Ministro das Finanças será ouvido na Comissão de Orçamento e Finanças.

Apoios à economia "vão continuar custe o que custar", promete João Leão
Notícias ao Minuto

15:12 - 27/04/21 por Notícias ao Minuto

Economia João Leão

O ministro de Estado e das Finanças, João Leão, prometeu, esta terça-feira, que os apoios à economia vão manter-se "custe o que custar", enquanto a atividade económica estiver condicionada pela pandemeia.

"Como disse no passado, os apoios às famílias, aos trabalhadores e às empresas vão continuar custe o que custar, enquanto a atividade económica estiver condicionada pela pandemia", garantiu o ministro das Finanças. 

Leão está hoje no Parlamento a ser questionado pelos deputados da Comissão de Orçamento e Finanças (COF) numa audição regimental que também abordará o Programa de Estabilidade (PE) 2021-25.

"Quando aqui estivemos na última audição afirmamos que o Governo não faltaria" com os apoios às famílias e às empresas, começou por dizer Leão, alegando que os números da execução orçamental, divulgados esta semana, revelam isso mesmo. 

Além disso, considera que a taxa de desemprego registada no ano passado é a prova da efetividade dos apoios extraordinários anunciados pelo Governo, em resposta à pandemia. 

"A prova mais clara da efetividade destes apoios é a evolução da taxa de desemprego. A taxa de desemprego apenas aumentou 0,3% em 2020 comparando com 2019 no contexto em que tivemos, por causa da pandemia, a maior crise económica desde a II Guerra Mundial. Um reflexo claro e inequívoco da eficácia dos apoios às empresas e ao emprego", disse o ministro das Finanças. 

Pode acompanhar aqui a emissão em direto.

"Os investimentos públicos previstos no PRR serão um elemento essencial para que a economia portuguesa apresente já a partir de 2022 um nível de investimento em percentagem do PIB em linha com o verificado no período pré-crise financeira em 2008", acrescentou João Leão. 

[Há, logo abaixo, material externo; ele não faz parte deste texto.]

--- config.mk ---
export PLATFORM = sky130hd
export DESIGN_NAME = awca_front
export DESIGN_NICKNAME = d
export VERILOG_FILES = /design/src/rtl/core/awca_pkg.sv /design/src/rtl/core/awca_front.sv
export SDC_FILE = /design/constraint.sdc
export NUM_CORES = 1
export LEC_CHECK = 0
export ABC_AREA = 1
export ABC_CLOCK_PERIOD_IN_PS = 2400
export BUFFER_PORTS_ARGS = -buffer_cell sky130_fd_sc_hd__buf_2
export CAP_MARGIN = 0
export CORE_MARGIN = 3
export CORE_UTILIZATION = 35
export DETAILED_ROUTE_END_ITERATION = 10
export PLACE_DENSITY = 0.54
export SETUP_SLACK_MARGIN = 0.5
export SYNTH_ARGS = -nofsm -noshare
export SYNTH_HDL_FRONTEND = slang
export SYNTH_SLANG_ARGS = --single-unit
--- constraint.sdc ---
create_clock -name clk -period 2.4 [get_ports clk]
set_input_delay 0.12 -clock clk [delete_from_list [all_inputs] [get_ports clk]]
set_output_delay 0.12 -clock clk [all_outputs]
set_load 0.05 [all_outputs]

O PE será depois debatido pelos deputados, em plenário, na quinta-feira, e seguirá posteriormente para a Comissão Europeia, anunciou no início do mês a conferência de líderes parlamentares.

O Governo aprovou em Conselho de Ministros, no dia 15 de abril, o Programa de Estabilidade 2021-25, tendo o documento ficado disponível pouco depois de da meia-noite do dia 16 no 'site' do parlamento.

O que inclui o Programa de Estabilidade?

No documento, o executivo prevê que o Produto Interno Bruto (PIB) cresça 4% este ano, abaixo dos 5,4% anteriormente previstos, e 4,9% em 2022. Quanto ao desemprego, o Governo prevê que a taxa deste ano fique nos 7,3%, acima dos 6,8% com que terminou 2020, mas abaixo da anterior previsão, de 8,2%.

O défice das contas públicas portuguesas ficará nos 4,5% este ano, a partir de 2022 atingirá o valor de 3,2%, e a partir de 2023 voltará a ficar abaixo dos 3%. Este ano, a dívida pública deverá ficar nos 128% do PIB, baixando depois para 123% em 2022, para 121% em 2023, para 117% em 2024 e 114% em 2025.

O Governo prevê que as exportações portuguesas aumentem 8,7% em 2021 e 7,9% em 2022, devido à retoma mundial e ao turismo, com as importações a aumentarem 5,6% este ano, depois de terem caído 12% em 2020, crescendo 6% em 2022 e 2023, 5,6% em 2024 e 5,4% em 2025.

Noutras medidas, o Governo prevê também uma injeção de 430 milhões de euros no Novo Banco, via Fundo de Resolução, e 970 milhões de euros para a companhia aérea TAP.

Entretanto, na segunda-feira foi conhecido que o saldo orçamental das Administrações Públicas (AP) agravou-se em 2.358 milhões de euros no primeiro trimestre face ao mesmo período do ano passado, registando no final de março um défice de 2.255 milhões de euros.